Material provided =>
◆ ◆ ◆ ◆ ◆
### config.mk
export PLATFORM = sky130hd
export DESIGN_NAME = RegisterFile
export DESIGN_NICKNAME = RegisterFile
export VERILOG_FILES = /design/flow/design.v
export SDC_FILE = /design/flow/constraint.sdc
export NUM_CORES = 4
export LEC_CHECK = 1
export CORE_AREA = 10 10 70 70
export DIE_AREA = 0 0 80 80
### constraint.sdc
current_design RegisterFile

set clk_period 2.3
set clk_io_pct 0.2

create_clock -name clk0 -period $clk_period [get_ports {clk}]

set non_clock_inputs [all_inputs -no_clocks]
set_input_delay [expr $clk_period * $clk_io_pct] -clock clk0 $non_clock_inputs
set_output_delay [expr $clk_period * $clk_io_pct] -clock clk0 [all_outputs]
### design.v
module dff (q, d, wen, clk, rst);
    output         q;  
    input          d;  
    input          wen;  
    input          clk;  
    input          rst;  
    reg            state;
    assign q = state;
    always @(posedge clk) begin
    state = rst ? 0 : (wen ? d : state);
    end
endmodule
module BitCell(input clk, input rst, input D, input WriteEnable, input ReadEnable1, ReadEnable2, inout Bitline1, inout Bitline2);
	wire dff_state;
	wire dff_in;
	wire dff_out;
	wire dff_write_en;
	dff STATE_ELEMENT(dff_out, D, WriteEnable, clk, rst);
	assign Bitline1 = ReadEnable1 == 0 ? 1'bz : dff_out;
	assign Bitline2 = ReadEnable2 == 0 ? 1'bz : dff_out;
endmodule
module ReadDecoder_4_16(input [3:0] RegId, output [15:0] Wordline);
	assign Wordline = RegId == 0? 1:
			RegId == 1? 2:
			RegId == 2? 4:
			RegId == 3? 8:
			RegId == 4? 16:
			RegId == 5? 32:
			RegId == 6? 64:
			RegId == 7? 128:
			RegId == 8? 256:
			RegId == 9? 512:
			RegId == 10? 1024:
			RegId == 11? 2048:
			RegId == 12? 4096:
			RegId == 13? 8192:
			RegId == 14? 16384:
			RegId == 15? 32768: 0;
endmodule
module Register(input clk, input rst, input [15:0] D, input WriteReg, input ReadEnable1, input ReadEnable2, inout[15:0] Bitline1, inout [15:0] Bitline2);
	BitCell CELL_0(clk, rst, D[0], WriteReg, ReadEnable1, ReadEnable2, Bitline1[0], Bitline2[0]);
	BitCell CELL_1(clk, rst, D[1], WriteReg, ReadEnable1, ReadEnable2, Bitline1[1], Bitline2[1]);
	BitCell CELL_2(clk, rst, D[2], WriteReg, ReadEnable1, ReadEnable2, Bitline1[2], Bitline2[2]);
	BitCell CELL_3(clk, rst, D[3], WriteReg, ReadEnable1, ReadEnable2, Bitline1[3], Bitline2[3]);
	BitCell CELL_4(clk, rst, D[4], WriteReg, ReadEnable1, ReadEnable2, Bitline1[4], Bitline2[4]);
	BitCell CELL_5(clk, rst, D[5], WriteReg, ReadEnable1, ReadEnable2, Bitline1[5], Bitline2[5]);
	BitCell CELL_6(clk, rst, D[6], WriteReg, ReadEnable1, ReadEnable2, Bitline1[6], Bitline2[6]);
	BitCell CELL_7(clk, rst, D[7], WriteReg, ReadEnable1, ReadEnable2, Bitline1[7], Bitline2[7]);
	BitCell CELL_8(clk, rst, D[8], WriteReg, ReadEnable1, ReadEnable2, Bitline1[8], Bitline2[8]);
	BitCell CELL_9(clk, rst, D[9], WriteReg, ReadEnable1, ReadEnable2, Bitline1[9], Bitline2[9]);
	BitCell CELL_10(clk, rst, D[10], WriteReg, ReadEnable1, ReadEnable2, Bitline1[10], Bitline2[10]);
	BitCell CELL_11(clk, rst, D[11], WriteReg, ReadEnable1, ReadEnable2, Bitline1[11], Bitline2[11]);
	BitCell CELL_12(clk, rst, D[12], WriteReg, ReadEnable1, ReadEnable2, Bitline1[12], Bitline2[12]);
	BitCell CELL_13(clk, rst, D[13], WriteReg, ReadEnable1, ReadEnable2, Bitline1[13], Bitline2[13]);
	BitCell CELL_14(clk, rst, D[14], WriteReg, ReadEnable1, ReadEnable2, Bitline1[14], Bitline2[14]);
	BitCell CELL_15(clk, rst, D[15], WriteReg, ReadEnable1, ReadEnable2, Bitline1[15], Bitline2[15]);
endmodule 
module RegisterFile(input clk, input rst, input [3:0] SrcReg1, input[3:0] SrcReg2, input[3:0] DstReg, input WriteReg, input [15:0] DstData, inout [15:0] SrcData1, inout[15:0] SrcData2);
	wire[15:0] read_sig_r1;
	wire[15:0] read_sig_r2;
	wire[15:0] write_sig_dst;
	wire[15:0] read_bus_1;
	wire[15:0] read_bus_2;
	ReadDecoder_4_16 SIG_R1(SrcReg1,  read_sig_r1);
	ReadDecoder_4_16 SIG_R2(SrcReg2,  read_sig_r2);
	WriteDecoder_4_16 SIG_DST(DstReg, WriteReg, write_sig_dst);
	Register REG_0(clk, 1'b1, DstData, write_sig_dst[0], read_sig_r1[0], read_sig_r2[0], read_bus_1, read_bus_2);
	Register REG_1(clk, rst, DstData, write_sig_dst[1], read_sig_r1[1], read_sig_r2[1], read_bus_1, read_bus_2);
	Register REG_2(clk, rst, DstData, write_sig_dst[2], read_sig_r1[2], read_sig_r2[2], read_bus_1, read_bus_2);
	Register REG_3(clk, rst, DstData, write_sig_dst[3], read_sig_r1[3], read_sig_r2[3], read_bus_1, read_bus_2);
	Register REG_4(clk, rst, DstData, write_sig_dst[4], read_sig_r1[4], read_sig_r2[4], read_bus_1, read_bus_2);
	Register REG_5(clk, rst, DstData, write_sig_dst[5], read_sig_r1[5], read_sig_r2[5], read_bus_1, read_bus_2);
	Register REG_6(clk, rst, DstData, write_sig_dst[6], read_sig_r1[6], read_sig_r2[6], read_bus_1, read_bus_2);
	Register REG_7(clk, rst, DstData, write_sig_dst[7], read_sig_r1[7], read_sig_r2[7], read_bus_1, read_bus_2);
	Register REG_8(clk, rst, DstData, write_sig_dst[8], read_sig_r1[8], read_sig_r2[8], read_bus_1, read_bus_2);
	Register REG_9(clk, rst, DstData, write_sig_dst[9], read_sig_r1[9], read_sig_r2[9], read_bus_1, read_bus_2);
	Register REG_10(clk, rst, DstData, write_sig_dst[10], read_sig_r1[10], read_sig_r2[10], read_bus_1, read_bus_2);
	Register REG_11(clk, rst, DstData, write_sig_dst[11], read_sig_r1[11], read_sig_r2[11], read_bus_1, read_bus_2);
	Register REG_12(clk, rst, DstData, write_sig_dst[12], read_sig_r1[12], read_sig_r2[12], read_bus_1, read_bus_2);
	Register REG_13(clk, rst, DstData, write_sig_dst[13], read_sig_r1[13], read_sig_r2[13], read_bus_1, read_bus_2);
	Register REG_14(clk, rst, DstData, write_sig_dst[14], read_sig_r1[14], read_sig_r2[14], read_bus_1, read_bus_2);
	Register REG_15(clk, rst, DstData, write_sig_dst[15], read_sig_r1[15], read_sig_r2[15], read_bus_1, read_bus_2);
	assign SrcData1 = SrcReg1 == 0 ? 0 :
			rst != 0 ? 0 :
			DstReg == SrcReg1 ?
				WriteReg ? DstData
				: read_bus_1
			: read_bus_1;
	assign SrcData2 = SrcReg2 == 0 ? 0 :
			rst != 0 ? 0 :
			DstReg == SrcReg2 ?
				WriteReg ? DstData
				: read_bus_2
			: read_bus_2;
endmodule
module WriteDecoder_4_16(input [3:0] RegId, input WriteReg, output[15:0] Wordline);
	assign Wordline =
			WriteReg == 0? 0:
			RegId == 0? 1:
			RegId == 1? 2:
			RegId == 2? 4:
			RegId == 3? 8:
			RegId == 4? 16:
			RegId == 5? 32:
			RegId == 6? 64:
			RegId == 7? 128:
			RegId == 8? 256:
			RegId == 9? 512:
			RegId == 10? 1024:
			RegId == 11? 2048:
			RegId == 12? 4096:
			RegId == 13? 8192:
			RegId == 14? 16384:
			RegId == 15? 32768: 0;
endmodule
### run.sh
#!/bin/bash
# OpenROAD 26Q1-2900-gdf79404cd8, Yosys 0.63+post, stock flow scripts
make -C /OpenROAD-flow-scripts/flow DESIGN_CONFIG=/design/flow/config.mk WORK_HOME=/design/flow/orfs finish
==> results.yml <==
# synthesis and place-and-route metrics
status:
  status: "completed"
routing:
  num_vias: 636
  drt_pre_antenna_iters: 3
  routed_wl_mm: 2.225
  vias_per_cell: 4.327
  drt_iter0_drc: 24
  wire_per_inst_um: 15.14
  detail-route-antenna-nets: 0
  drc: 0
  diodes: 0
synthesis:
  synth_warnings: 35
  ys_sh_mux_pct: 0
  synth_seq_share_pct: 0
  netlist_top_cells_area: "nor3_1 (41%), xnor2_1 (18%), nand2_1 (16%)"
  synth.distinct_cells: 11
  synthSimpleGateAreaFrac_pct: 64.87
  ys_area_um2: 395.4
  top_area_cell: "nor3_1"
  most_common_cell: "nor3_1"
  yosysCellCount: 68
  aoi_share_pct: 6.962
  mappedNetlistArea_um2: 395.4
  syn_inst: 68
  ys_sh_adder_pct: 0
  syn_area_per_cell_um2: 5.814
  xor_share_pct: 17.72
  top_logic_kind: "simple AND/OR/NAND/NOR gates"
  synthTopCellsByCount: "nor3_1 (32), nand2_1 (17), xnor2_1 (8), buf_2 (3), buf_6 (2)"
  synth_top_area_share_pct: 40.51
hold_path:
  min_path_type: "input pin to output pin"
placement:
  pre_cts_slack_ns: -0.06964
  dp_hpwl_mm: 1.832
  io_buffer_count: 30
  dp_cells: 144
  gp_congestion: 0.8112
setup_path:
  worstPathArrival_ns: 1.80
  crit_fanout: 16
  endpoint_kind: "output pin"
  worst-setup-path-type: "input pin to output pin"
  cp-start-kind: "input pin"
  worst_ep_required_time_ns: 1.84
final_layout:
  drive_above_1_share_pct: 14.85
  area_growth_pct: 108.9
  logic_area_um2: 381.6
  nClkBuffers: 0
  instances_no_fill: 147
  regArea_um2: 0
  fill_cells: 359
  flop-count: 0
global_routing:
  gr-total-overflow: 0
  grt_pass1_vias: 599
  antenna_found_initial: 0
  grt_max_degree: 17
  grt_first_pass_wirelength_mm: 3.215
  grt_usage_pct: 6.073
floorplanning:
  fp-utilization_pct: 11.58
  std_cell_rows: 21
  die_area_um2: 6400
  coreArea_um2: 3416
  ios: 63
  die_w_um: 80
  die-height_um: 80
flow_run:
  drv_cap: 0
  warning_count: 29
power:
  power_density_nw_per_um2: 193.4
  p_total_mw: 0.1597
  leakage_nw: 0.2550
  ir_worst_vdd_uv: 48.16
final_timing:
  max_slew_margin_pct: 77.76
  slew_viol_final: 0
  min_period_ns: 2.265
  setup_viol: 0
  fin_ws_ns: 0.03518
  max_freq_mhz: 441.5
  grt_setup_unrepaired: "true"
  hold_violations: 0
  worstMarginPinSlew_ns: 0.3325
  finalClockPeriodUsage_pct: 98.47
clocking:
  cts_hold_buf: 0
[worst max-delay path: stages]
cell and delay (ns):
clkdlybuf4s50_1 0.50, or4_4 0.53, nand3_4 0.21, nor3_1 0.10
[cells in the final DEF (no fill, tap or decap)]
| master | instances |
|---|---|
| nand3_2 | 1 |
| buf_12 | 1 |
| nand2_1 | 17 |
| xnor2_2 | 2 |
| or4_4 | 1 |
| o41ai_4 | 1 |
| clkdlybuf4s50_1 | 29 |
| nor2b_1 | 1 |
| buf_4 | 7 |
| buf_6 | 1 |
| nand3_4 | 1 |
| dlymetal6s2s_1 | 1 |
| nor3_1 | 32 |
| xnor2_1 | 6 |
[worst paths after layout]
kind	startpoint	endpoint	cells after the start
min	DstReg[1]	SrcData2[9]	4
max	DstReg[2]	SrcData1[6]	4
◆ ◆ ◆ ◆ ◆
Activity => Take the line that contains "ir_worst_vdd_uv: 48.16" and every line after it through the end of the listing above, and repeat them exactly.

Written response =>
  ir_worst_vdd_uv: 48.16
final_timing:
  max_slew_margin_pct: 77.76
  slew_viol_final: 0
  min_period_ns: 2.265
  setup_viol: 0
  fin_ws_ns: 0.03518
  max_freq_mhz: 441.5
  grt_setup_unrepaired: "true"
  hold_violations: 0
  worstMarginPinSlew_ns: 0.3325
  finalClockPeriodUsage_pct: 98.47
clocking:
  cts_hold_buf: 0
[worst max-delay path: stages]
cell and delay (ns):
clkdlybuf4s50_1 0.50, or4_4 0.53, nand3_4 0.21, nor3_1 0.10
[cells in the final DEF (no fill, tap or decap)]
| master | instances |
|---|---|
| nand3_2 | 1 |
| buf_12 | 1 |
| nand2_1 | 17 |
| xnor2_2 | 2 |
| or4_4 | 1 |
| o41ai_4 | 1 |
| clkdlybuf4s50_1 | 29 |
| nor2b_1 | 1 |
| buf_4 | 7 |
| buf_6 | 1 |
| nand3_4 | 1 |
| dlymetal6s2s_1 | 1 |
| nor3_1 | 32 |
| xnor2_1 | 6 |
[worst paths after layout]
kind	startpoint	endpoint	cells after the start
min	DstReg[1]	SrcData2[9]	4
max	DstReg[2]	SrcData1[6]	4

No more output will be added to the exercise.